Thursday, October 15, 2009

Prrrroof of Postmodernism

don't stop believin' - fake prom 2009 from untold city on Vimeo.


So, it's a fake prom, with attendees ranging in ages from early 20's to 30's? And everybody seems to get it, and totally get in to it. The prommers are living out this idea of the prom based on John Hughes movies and modern day music videos. This isn't a "prom", but an ironic pose of a prom based wholly in popular culture references instead of actual lived nostalgia (the "Prom").

Don't Stop Believin' was released in 1981, and popular in the very early '80s. Someone who's prom was in 1982, which would have likely featured Don't Stop Believin' would be well into their 40's in the latter part of this New Millenium. So, what are these people reliving? As Jean Baudrillard would say, a Simulacrum, or as I would say, bullshit. Let's go with Baudrillard's theory though. They are participating in a mirage of something that we all collectively hold to be true, but it based in the popular unconscious and cultural fabrications rather than our own historical experience. Where do they know this song from? Is it from angst-ridden teenage years lusting after the rockers in Iroc-Zs or that girl with the skin tight jeans and feather earrings? No. It's Glee. Or the Sopranos. Or The Wedding Singer or any other of the more recent pieces of pop culture where Don't Stop Believin' has been featured.

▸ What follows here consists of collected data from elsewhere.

## src/rtl/row_scan_pkg.sv

```systemverilog
// row_scan_pkg: shared row count, select width and FSM state type for the row scan sequencer
package row_scan_pkg;
  localparam int ROWS = 8;
  localparam int SEL_W = 3;
  typedef enum logic [1:0] {S_IDLE, S_BLANK, S_DRIVE} scan_state_t;
endpackage

```

## src/rtl/row_mask_next.sv

```systemverilog
// row_mask_next: cyclic search for the next enabled row after cur, with wrap flag (ROW_SCAN_REVERSE_EN adds dir)
module row_mask_next
  import row_scan_pkg::*;
(
  input  logic [SEL_W-1:0] cur,
  input  logic [ROWS-1:0]  mask,
`ifdef ROW_SCAN_REVERSE_EN
  input  logic             dir,
`endif
  output logic [SEL_W-1:0] next,
  output logic             wrap,
  output logic             any
);
  logic rev;
`ifdef ROW_SCAN_REVERSE_EN
  assign rev = dir;
`else
  assign rev = 1'b0;
`endif
  assign any = |mask;
  assign wrap = rev ? next >= cur : next <= cur;
  // walk from the farthest candidate (cur itself) inward so the nearest set row wins
  always_comb begin
    next = cur;
    for (int k = ROWS; k >= 1; k--)
      if (mask[rev ? cur - SEL_W'(k) : cur + SEL_W'(k)]) next = rev ? cur - SEL_W'(k) : cur + SEL_W'(k);
  end
endmodule

```

## src/rtl/row_scan_sequencer.sv

```systemverilog
// row_scan_sequencer: masked 8-row scanner with dwell/blank timing and frame pulse (ROW_SCAN_REVERSE_EN adds dir)
module row_scan_sequencer
  import row_scan_pkg::*;
#(
  parameter int DWELL_CYCLES = 16,
  parameter int BLANK_CYCLES = 2
) (
  input  logic             clk,
  input  logic             rst,
  input  logic             run,
  input  logic [ROWS-1:0]  row_mask,
`ifdef ROW_SCAN_REVERSE_EN
  input  logic             dir,
`endif
  output logic [SEL_W-1:0] row_sel,
  output logic             row_ena,
  output logic             frame_start,
  output logic             busy
);
  localparam int MAXC = DWELL_CYCLES > BLANK_CYCLES ? DWELL_CYCLES : BLANK_CYCLES;
  localparam int CW = $clog2(MAXC + 1);
  localparam logic NB = BLANK_CYCLES == 0;
  localparam logic [CW-1:0] DW = CW'(DWELL_CYCLES);
  localparam logic [CW-1:0] BW = CW'(BLANK_CYCLES);
  scan_state_t state, state_n;
  logic [SEL_W-1:0] sel_n, cur, nxt;
  logic [CW-1:0] cnt, cnt_n;
  logic flag, flag_n, fs_n, load, wrap, any, rev;
`ifdef ROW_SCAN_REVERSE_EN
  assign rev = dir;
`else
  assign rev = 1'b0;
`endif
  assign cur = state == S_IDLE ? (rev ? '0 : SEL_W'(ROWS - 1)) : row_sel;
  row_mask_next u_next (
    .cur  (cur),
    .mask (row_mask),
`ifdef ROW_SCAN_REVERSE_EN
    .dir  (dir),
`endif
    .next (nxt),
    .wrap (wrap),
    .any  (any)
  );
  // next state: idle start, blank abort, end-of-phase transitions; load enters a new row period
  always_comb begin
    state_n = state;
    sel_n = row_sel;
    cnt_n = cnt - CW'(1);
    flag_n = flag;
    fs_n = 1'b0;
    load = 1'b0;
    if (state == S_IDLE) begin
      cnt_n = '0;
      if (run && any) begin
        sel_n = nxt;
        flag_n = 1'b1;
        load = 1'b1;
      end
    end else if (state == S_BLANK && !run) begin
      state_n = S_IDLE;
      cnt_n = '0;
    end else if (cnt == CW'(1)) begin
      if (state == S_BLANK) begin
        state_n = S_DRIVE;
        cnt_n = DW;
        fs_n = flag;
        flag_n = 1'b0;
      end else if (!run || !any) begin
        state_n = S_IDLE;
        cnt_n = '0;
      end else begin
        sel_n = nxt;
        flag_n = wrap;
        load = 1'b1;
      end
    end
    if (load) begin
      state_n = NB ? S_DRIVE : S_BLANK;
      cnt_n = NB ? DW : BW;
      fs_n = NB & flag_n;
      flag_n = flag_n & ~NB;
    end
  end
  // state and registered outputs, all derived from the next state
  always_ff @(posedge clk) begin
    if (!rst) begin
      state <= S_IDLE;
      row_sel <= '0;
      row_ena <= 1'b0;
      frame_start <= 1'b0;
      busy <= 1'b0;
      cnt <= '0;
      flag <= 1'b0;
    end else begin
      state <= state_n;
      row_sel <= sel_n;
      row_ena <= state_n == S_DRIVE;
      frame_start <= fs_n;
      busy <= state_n != S_IDLE;
      cnt <= cnt_n;
      flag <= flag_n;
    end
  end
endmodule

```

## config.mk

```make
export PLATFORM = sky130hd
export DESIGN_NAME = row_scan_sequencer
export DESIGN_NICKNAME = d
export VERILOG_FILES = /design/src/rtl/row_scan_pkg.sv /design/src/rtl/row_mask_next.sv /design/src/rtl/row_scan_sequencer.sv
export SDC_FILE = /design/constraint.sdc
export NUM_CORES = 1
export LEC_CHECK = 0
export CAP_MARGIN = 10
export CORE_MARGIN = 4
export CORE_UTILIZATION = 40
export CTS_CLUSTER_SIZE = 8
export DETAILED_ROUTE_END_ITERATION = 12
export PLACE_DENSITY = 0.7
export SLEW_MARGIN = 0
export SYNTH_ARGS = -nofsm -noshare
export SYNTH_HDL_FRONTEND = slang
export SYNTH_SLANG_ARGS = --single-unit
```

## constraint.sdc

```tcl
create_clock -name clk -period 4.5 [get_ports clk]
set_input_delay 0.9 -clock clk [delete_from_list [all_inputs] [get_ports clk]]
set_output_delay 0.9 -clock clk [all_outputs]
set_load 0.1 [all_outputs]
```

# Word-level counts from Yosys, hierarchy flattened
# Cells that the tools add are included.
# totals
register_bits,14
word_cells,100
# op_classes
add_sub_neg,8
magnitude_cmp,8
eq_ne,8
mux,52
n_bitwise,3
reduce_logical,13
# op_table
operator,n
$mux 3,14
$lt 3x4->1 const B,7
$bmux 1 s3,7
$mux 1,19
$mux 2,9
$mux 5,3
$add 3x3->3 const B,4
$reduce_or 8->1,1
$add 3x2->3 const B,2
$ne 2x2->1 const B,3
$reduce_or 6->1,1
$eq 5x1->1 const B,1
$reduce_and 5->1,1
$sub 5x1->5 const B,1
$reduce_and 4->1,1
$reduce_bool 2->1,2
$reduce_or 4->1,1
$add 3x1->3 const B,1
$le 3x3->1,1
$ne 3x3->1 const B,1
$not 1->1,3
$eq 2x1->1 const B,1
$eq 2x2->1 const B,1
$logic_and 1x1->1,2
other kinds (4),5

# Longest topological paths before layout
# Gate-level depths: netlist (run 1).
# logic_depth
depth_word,18
depth_mapped,21

# Hierarchy
# Synthesis (run 1) repeated with hierarchy kept, for this count alone.
# hier_totals
hier_cells,180
area_unflattened_um2,1607.8
# modules_own_cells
mod,n_inst,cells_each,area_each_um2
row_mask_next,1,95,879.6
row_scan_sequencer,1,85,728.2

# Worst setup path after synthesis (run 1)
# No wires, ideal clock.
# synth_path
path_type,reg-to-reg
from,register row_sel[1]
to,register flag
setup_time_ps,64
t_arrival_ps,4081
required_ps,4436
path_slack_ps,355
stages_incl_launch_ff,19
path_buffers,2
cell_sequence,dfxtp_1 -> clkbuf_1 -> nand2b_1 -> inv_1 -> ha_1 -> xor2_1 -> buf_2 -> or3b_2 -> nand4_1 -> a22oi_1 -> a21oi_1 -> o22ai_1 -> ha_1 -> a21o_1 -> a21oi_1 -> a31oi_1 -> a21boi_0 -> mux2i_1 -> nor2_1
# synth_via
elab_chain_len,17
elab_cells_between_ends,35
# synth_rtl
element,line,text
start: declaration,row_scan_sequencer.sv:15,"output logic [SEL_W-1:0] row_sel,"
start signal: assignment,row_scan_sequencer.sv:97,row_sel <= sel_n;
$mux 3 (*),row_scan_sequencer.sv:34,assign cur = state == S_IDLE ? (rev ? '0 : SEL_W'(ROWS - 1)) : row_sel;
$add 3x3->3,row_mask_next.sv:26,if (mask[rev ? cur - SEL_W'(k) : cur + SEL_W'(k)]) next = rev ? cur - SEL_W'(k) : cur + SEL_W'(k);
$bmux 1 s3,row_mask_next.sv:26,
$mux 1,row_mask_next.sv:26,
$mux 3 (6 in series),row_mask_next.sv:26,
$mux 3 (*),row_mask_next.sv:26,
named net nxt[1],row_scan_sequencer.sv:26,"logic [SEL_W-1:0] sel_n, cur, nxt;"
$le 3x3->1 (implied by the code) (*),row_mask_next.sv:21,assign wrap = rev ? next >= cur : next <= cur;
$mux 1 (*),row_scan_sequencer.sv:69,end else if (!run || !any) begin
$mux 1 (*),row_scan_sequencer.sv:64,if (state == S_BLANK) begin
$mux 1 (*),row_scan_sequencer.sv:63,end else if (cnt == CW'(1)) begin
$mux 1 (*),row_scan_sequencer.sv:60,end else if (state == S_BLANK && !run) begin
$mux 1 (*),row_scan_sequencer.sv:53,if (state == S_IDLE) begin
end signal: assignment,row_scan_sequencer.sv:102,flag <= flag_n;
end: declaration,row_scan_sequencer.sv:28,"logic flag, flag_n, fs_n, load, wrap, any, rev;"
# The timed path passes the listed nets; every way through them passes the cells marked *. The select of a mux whose other input is x is not followed.
# A chain may end at the register's enable or synchronous reset.

# Worst setup path after layout (run 1)
# layout_path
from,register state[1]
to,register flag
# layout_via
elab_chain_len,18
elab_cells_between_ends,43
# layout_rtl
element,line,text
start: declaration,row_scan_sequencer.sv:25,"scan_state_t state, state_n;"
start signal: assignment,row_scan_sequencer.sv:96,state <= state_n;
$logic_not 2->1 (*),row_scan_sequencer.sv:34,
$mux 3 (*),row_scan_sequencer.sv:34,
$add 3x3->3,row_mask_next.sv:26,
$bmux 1 s3,row_mask_next.sv:26,
$mux 1,row_mask_next.sv:26,
$mux 3 (6 in series),row_mask_next.sv:26,
$mux 3 (*),row_mask_next.sv:26,
named net nxt[2],row_scan_sequencer.sv:26,
$le 3x3->1 (implied by the code) (*),row_mask_next.sv:21,
$mux 1 (*),row_scan_sequencer.sv:69,
$mux 1 (*),row_scan_sequencer.sv:64,
$mux 1 (*),row_scan_sequencer.sv:63,
$mux 1 (*),row_scan_sequencer.sv:60,
$mux 1 (*),row_scan_sequencer.sv:53,
# Marks and branches as above.

==> key figures, run 1 <==
Timing
  • Setup violators final: 0
  • Worst Tran Pin Value: slightly below 1 ns
  • Relative slew margins: 0.355
  • Layout Skew: 0.00149 ns
  • Max Clk Rate: ~0.25 GHz
  • Final setup TNS: 0 ns
  • Max-slew violations: 0
  • RSZ-0062 raised after global routing: false
  • Final hold vios: 0
  • Min Clock Period, post-route: between 3 and 4 ns
  • Tcrit/Tclk final: 0.873

Finish
  • Nets@finish: 238
  • Post-route insts no fill: 269
  • Diodes inserted: 0
  • Fill count: between 400 and 500
  • Layout cells sized above 1: 0.164
  • Commonest non-fill, non-tap cells in the layout: nor2_1, nand2_1, a21oi_1, clkdlybuf4s50_1, dfxtp_1
  • Commonest non-fill, non-tap cell in the layout: nor2_1
  • P&R area growth vs syn: 15.2%

Clock tree
  • CTS tree: yes
  • Clk root buf: clkbuf_8
  • Hold-fix buffers, CTS: 0
  • Postcts setup bufs: 0
  • Worst-Skew Late Latency: 0.25 ns
  • Clock slew at reported path FFs: 0.06 ns
  • Clk buf depth: 2
  • # resized after CTS: 0
  • CTS HTree Levels: 1
  • # clock sinks: 14
  • Num CTS Buffers: 3

Routing
  • DRC: 0
  • Via count: roughly 1600
  • Avg WL per Cell: 15.7 um
  • Routed length on met3: about 230 um
  • Drt pass-1 iters: 4
  • DRT iter0 DRCs: 86
  • M1 WL: 1860 um
  • Highest metal used: met4
  • Routed wl met2: approximately 2000 um
  • Final wirelength: approximately 4200 um
  • Via density: ~6
  • Final antenna-violating net count: 0

Power and ir drop
  • Sequential Power Share: 0.209
  • Clock network fraction of total power: 0.169
  • Internal power: roughly 0.41 mW
  • Switching share of total power: 0.446
  • Leak: roughly 0.76 nW
  • P_sw: between 0.3 and 0.4 mW
  • Cell Pwr Density: 377 nW/um^2
  • Comb power frac: 0.623
  • Peak VDD IR: 0.119 mV

Setup path
  • Worst setup SP type: flip-flop
  • Critical Path End: flag
  • RR Endpoint: flag
  • Critical path endpoint category: flip-flop
  • Worst EP required: about 4.7 ns
  • CP peak stage delay: between 0.5 and 0.6 ns
  • Kind of critical path: flip-flop to flip-flop
  • CP cell instances: or2_1 > nand2b_1 > ha_1 > mux4_2 > a32o_1 > o21ai_0 > a311oi_1 > o32ai_2 > ha_1 > a21oi_1 > a31oi_1 > a21boi_0 > mux2i_1 > nor2_1
  • Family with the most delay on the worst path: compound AO/OA/AOI/OAI gates
  • Crit-path most repeated cell: ha_1
  • R2r setup slk: around 0.57 ns
  • Crit path max-delay cell type: dfxtp_1
  • Worst reg2reg path startpoint: state[1]
  • Data arrival, critical path: just over 4 ns
  • Worst Path Max Fanout: 10
  • CP startpoint: state[1]
  • WP depth: 14
  • Crit path buf inv count: 0
  • Worst reg2reg path depth: 14

Floorplan
  • Core area: 4060 um^2
  • Initial Util: 0.419
  • Io pins: 17
  • Die X: roughly 73 um
  • DIE AREA: about 5400 um^2
  • Die H: between 70 and 80 um
  • Site row count: 23

Synth
  • Yosys cell types: 60
  • Post-synth EDFFs: 0
  • Post-synth ARST share: 0
  • Post-Synthesis Cell Area: 1700 um^2
  • Sequential fraction of the synthesis area: 0.165
  • Top FF cell, synth: dfxtp_1
  • Synthesized flop and latch total: 14
  • Mapped Nets: approximately 220
  • Avg Cell Area, Syn: approximately 8.3 um^2
  • Ys Warns: 0
  • Cells after Synth: ~200

Global route
  • Vias in the first global route: around 1500
  • GRT overflow: 0
  • Antenna violations before repair: 0
  • All-Layer GR Usage: 0.169
  • First-pass GRT wire length: around 7200 um
  • Largest net degree at the start of global routing: 16

Placed design
  • GPL Wtd Cong: between 0.9 and 1
  • HPWL Detailed: roughly 3300 um
  • Placed Cells: ~270
  • Count of buffers from port buffering: 16

Hold path
  • Worst hold path class: flip-flop to flip-flop

Status
  • Status: complete, no violations

Job
  • # Max-Cap Violations: 0
==> worst min path at each step <==
stage	startpoint	end	slack, ns	cells past startpoint
after floorplan	cnt[0]	cnt[0]	0.43	1
after global placement	cnt[0]	cnt[0]	0.45	1
after detailed placement	cnt[0]	cnt[0]	0.46	1
after CTS	cnt[0]	cnt[0]	0.47	1
after global routing	cnt[0]	cnt[0]	0.50	1
final	cnt[0]	cnt[0]	0.47	1
==> logic make-up (layout without fill, tap and decap cells) <==
family	after synthesis	after routing	synth area share
adder cells (fa/ha/maj)	7	7	0.0515
AND/OR/NAND/NOR	73	73	0.226
XOR/XNOR	8	8	0.0523
multiplexers	23	23	0.196
flip-flops	14	14	0.165
AO/OA/AOI/OAI	58	58	0.248
buffers and inverters	21	36	0.0611
==> synthesized netlist by cell type (all sizes together) (3+ instances only) <==
| master | count | area [um^2] |
|---|---|---|
| clkbuf | 3 | 11.3 |
| nand3 | 4 | 20.0 |
| a31oi | 4 | 40.0 |
| xnor2 | 4 | 35.0 |
| mux2 | 6 | 71.3 |
| a21o | 3 | 22.5 |
| mux2i | 10 | 100 |
| xor2 | 4 | 53.8 |
| o311ai | 3 | 26.3 |
| a211oi | 4 | 35.0 |
| o21ai | 11 | 58.8 |
| buf | 8 | 52.6 |
| nor2 | 23 | 113 |
| a21oi | 16 | 80.1 |
| nor3 | 3 | 15.0 |
| nand2b | 8 | 50.1 |
| inv | 10 | 40.0 |
| dfxtp | 14 | 280 |
| or2 | 3 | 18.8 |
| nand2 | 19 | 71.3 |
| nor2b | 3 | 26.3 |
| ha | 7 | 87.6 |
| mux4 | 7 | 161 |
==> worst register-to-register path, stage by stage (launching register included) <==
cell and delay [ns]:
dfxtp_1 0.58, or2_1 0.35, nand2b_1 0.16, ha_1 0.53
mux4_2 0.58, a32o_1 0.27, o21ai_0 0.07, a311oi_1 0.14
o32ai_2 0.35, ha_1 0.31, a21oi_1 0.14, a31oi_1 0.05
a21boi_0 0.17, mux2i_1 0.09, nor2_1 0.08
==> area by class of cell <==
cell class / count / area (um^2) / share of cell area
flip-flops and latches: 14 / 280 / 0.143
inverters: 10 / 40.0 / 0.0204
well taps: 50 / 62.6 / 0.0319
repair buffers: 22 / 205 / 0.105
clock buffers: 4 / 55.1 / 0.0281
multi-input cells: 169 / 1320 / 0.672
==> power groups by stage <==
stage	clock, mW	combinational [mW]	sequential (mW)
after global routing	0.136	0.501	0.156
after CTS	0.129	0.458	0.154
after global placement	0	0.448	0.156
after detailed placement	0	0.455	0.157
final	0.125	0.460	0.154
after floorplan	0	0.331	0.187
==> metal layers <==
layer | GRT usage | vias to the layer above
met2 | 0.278 | 54
met5 | 0 | -
met4 | 0.0861 | 0
met3 | 0.0207 | 11
met1 | 0.215 | 733
li1 | - | 785
==> registers in the layout, indices dropped and copies added, names as in the netlist <==
register and count:
row_sel 3, cnt 5, busy 1, frame_start 1
flag 1, state 2, row_ena 1
==> through the flow <==
step	util	total power, mW	instance area, um^2	setup WS, ns	hold slack, ns
after floorplan	-	0.518	1700	0.355	0.429
after global placement	0.469	0.605	1900	0.545	0.449
after detailed placement	0.469	0.612	1900	0.479	0.456
after CTS	0.483	0.741	1960	0.601	0.469
after global routing	0.483	0.793	1960	0.216	0.502
final	0.483	0.739	1960	0.571	0.469
No activity file was read; power rests on OpenSTA's default activity.
==> inputs of run 2 (changes only) <==
==> constraint.sdc (replaced) <==
create_clock -name clk -period 5.1 [get_ports clk]
set_input_delay 1.02 -clock clk [delete_from_list [all_inputs] [get_ports clk]]
set_output_delay 1.02 -clock clk [all_outputs]
set_load 0.1 [all_outputs]
==> run 2 against run 1 <==
Sequential power shrank 9%. Cell count shrank 2.6%. Register-to-register slack gained 0.31 ns. Global-route usage shrank 0.83 points. Routed wire length shrank 3.8%. Setup slack gained 0.31 ns. Clock-buffer cell count shrank 1. First-iteration DRC count shrank 9.3%. Clock skew grew 0.0010 ns.
==> key figures, run 2 (same netlist as run 1, synthesis figures left out) <==
Timing
  • Worst Tran Pin Value: slightly below 1 ns
  • Layout Skew: ~0.0025 ns
  • Final setup TNS: 0 ns
  • Min Clock Period, post-route: roughly 4.2 ns
  • Tcrit/Tclk final: 0.827
  • Setup violators final: 0
  • RSZ-0062 raised after global routing: false
  • Max-slew violations: 0
  • Final hold vios: 0
  • Max Clk Rate: 0.237 GHz
  • Relative slew margins: 0.352

Finish
  • Largest regs: cnt (5), row_sel (3), state (2)
  • Commonest non-fill, non-tap cells in the layout: nor2_1, nand2_1, a21oi_1, clkdlybuf4s50_1, dfxtp_1
  • Commonest non-fill, non-tap cell in the layout: nor2_1
  • P&R area growth vs syn: 11.8%
  • Layout cells sized above 1: 0.137
  • Diodes inserted: 0
  • Largest Register: cnt
  • Largest register FFs: 5
  • Nets@finish: roughly 230

Setup path
  • Worst reg2reg path startpoint: state[0]
  • Worst Path Max Fanout: 11
  • Data arrival, critical path: around 4.4 ns
  • Critical Path End: flag
  • RR Endpoint: flag
  • R2r setup slk: 0.88 ns
  • Worst reg2reg path depth: 17
  • CP startpoint: state[0]
  • Kind of critical path: flip-flop to flip-flop
  • Worst EP required: 5.29 ns
  • Critical path endpoint category: flip-flop
  • Worst setup SP type: flip-flop

Routing
  • DRT iter0 DRCs: 78
  • Final antenna-violating net count: 0
  • Via density: 5.97
  • Via count: 1565
  • DRC: 0
  • Avg WL per Cell: around 15 um
  • Final wirelength: 4050 um
  • Drt pass-1 iters: 5

Clock tree
  • Worst-Skew Late Latency: between 0.2 and 0.3 ns
  • CTS tree: yes
  • Postcts setup bufs: 0
  • Clk buf depth: 2
  • Num CTS Buffers: 3
  • Clk root buf: clkbuf_8
  • # clock sinks: 14
  • CTS HTree Levels: 1
  • # resized after CTS: 0
  • Hold-fix buffers, CTS: 0
  • Clock slew at reported path FFs: roughly 0.060 ns

Status
  • Status: complete, no violations

Placed design
  • HPWL Detailed: roughly 3100 um
  • Count of buffers from port buffering: 16
  • GPL Wtd Cong: 0.897

Power and ir drop
  • Cell Pwr Density: 327 nW/um^2
  • Leak: roughly 0.73 nW
  • Post-route total power: around 0.62 mW
  • Peak VDD IR: 0.111 mV

Floorplan
  • Site row count: 23
  • Core area: between 4000 and 5000 um^2
  • Die H: between 70 and 80 um
  • DIE AREA: roughly 5400 um^2
  • Initial Util: 0.419
  • Io pins: 17
  • Die X: about 73 um

Global route
  • Antenna violations before repair: 0
  • Vias in the first global route: about 1500
  • Largest net degree at the start of global routing: 16
  • All-Layer GR Usage: 0.161
  • First-pass GRT wire length: 6870 um
  • GRT overflow: 0

Job
  • # Max-Cap Violations: 0

Hold path
  • Worst hold path class: flip-flop to flip-flop
run 2: changes by cell type in the layout (fill, tap and decap cells not counted):
cell / delta
clkbuf_8: -1
buf_4: -6
run 2: layout make-up:
cell class	instances	area [um^2]
Clock buffer	3	41.3
Fill cell	408	2160
Inverter	10	40.0
Multi-Input combinational cell	169	1320
Sequential cell	14	280
Tap cell	50	62.6
Timing Repair Buffer	16	160
run 2: worst max-delay path, stage by stage, from the launching register on:
cell      delay, ns
dfxtp_1        0.56
or2_1          0.30
nand2b_1       0.21
inv_1          0.23
ha_1           0.24
xor2_1         0.54
or3b_2         0.49
nand4_1        0.14
a22oi_1        0.09
a21oi_1        0.22
o22ai_1        0.10
ha_1           0.31
a21o_1         0.16
a21oi_1        0.14
a31oi_1        0.06
a21boi_0       0.17
mux2i_1        0.10
nor2_1         0.09
run 2: metal layers:
| layer | up-vias | global-route usage | share of wire | wire length, um |
|---|---|---|---|---|
| li1 | 772 | - | - | - |
| met1 | 741 | 0.203 | 0.44 | 1790 |
| met2 | 47 | 0.284 | 0.49 | 2000 |
| met3 | 5 | 0.0165 | 0.053 | 216 |
| met4 | 0 | 0.0492 | 0.011 | 44 |
| met5 | - | 0 | 0 | 0 |
run 2: per-stage QoR:
stage | cell area [um^2] | utilization | hold WS (ns) | std cells | setup slack (ns)
2_1_floorplan | 1700 | - | 0.429 | 204 | 0.955
3_3_place_gp | 1860 | 0.458 | 0.445 | 259 | 0.912
3_5_place_dp | 1860 | 0.458 | 0.453 | 259 | 0.890
4_1_cts | 1900 | 0.468 | 0.466 | 262 | 0.920
5_1_grt | 1900 | 0.468 | 0.484 | 262 | 0.532
6_report | 1900 | 0.468 | 0.459 | 262 | 0.885
run 2: report_power, final:
group          total (mW)  switching [mW]  internal, mW
registers           0.140          0.0213         0.119
clock network      0.0909          0.0386        0.0523
logic               0.390           0.224         0.167
run 2: worst min-delay path by stage:
stage	from	endpoint	slack, ns	depth (start not counted)
floorplan	cnt[0]	cnt[0]	0.43	1
global placement	cnt[0]	cnt[0]	0.45	1
detailed placement	cnt[0]	cnt[0]	0.45	1
CTS	cnt[0]	cnt[0]	0.47	1
global route	cnt[0]	cnt[0]	0.48	1
finish	cnt[0]	cnt[0]	0.46	1
==> variant: new RTL, config.mk and constraints of run 2 <==
The parameter `DWELL_CYCLES` goes from 16 to 32.
--- a/src/rtl/row_scan_sequencer.sv
+++ b/src/rtl/row_scan_sequencer.sv
@@ -4,3 +4,3 @@
 #(
-  parameter int DWELL_CYCLES = 16,
+  parameter int DWELL_CYCLES = 32,
   parameter int BLANK_CYCLES = 2
Function: no difference found for any inputs over 10 cycles, from zero or initial values and one cycle with rst low; that may be too few to reach the edited logic, so the function may still have changed.
==> variant against run 2 <==
- fmax increased by 3.3%
- non-clock buffer count unchanged
- synthesized area increased by 0.74%
- power shrank 15%
- sequential cell count rose by 1
- routed wire length down 5.9%
- cell area up 0.86%
- worst setup slack better by 140 ps
- critical path type unchanged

So what I am left with, is the sense that people attend the Fake Prom to mock the ideas of proms without mocking their own complicity in them. Just five to ten years ago, many of the Fake Prom attendees were most likely losing their shit at the most important social event of their lives with the real prom, but it is only when Prom is removed from their own individual experience and placed in an ironic, mocking stance that they can trash the outfits, music, anticipation and excitement (with gleeful joy).

Would it be as funny for the Grad 2003 girls, who cried over their prom dresses and lost virginity just five years ago, to revisit this night with Nickelback and Fifty Cent as the soundtrack? Could they make fun of the ridiculous amount of time that went into choosing their outfits and dates and Livestrong bracelets the same way they can when they have the safe distance to pillage the absurdity of '80s fashions and trends? Can the boys immerse themselves with the same ironic joy when fitting themselves into a $65 a night tuxedo from Black and Lee and scenting themselves down with some CKOne like they did in 2001, or will they again need to borrow from the fictional past when everyone had embarrassing haircuts and wore powder blue tuxes. EVERYONE did.

I'm not hating on the Fake Prom - it looks fun. I'm just sceptical of people who are "really into it" without having the appropriate pedigree to get really into it. Shit dude, I practically invented ironic hair metal worship in the mid-to-late nineties. I learned about Iron Maiden. I had a Warrant t-shirt. I ironically listened to The Final Countdown over and over and over and over again in the eleventh grade. Fuck you. I guess my point is, we are all embarrassing and have a past that is less than awesome. We don't need to jock someone else's embarrassment because it is comfortably distant from our own.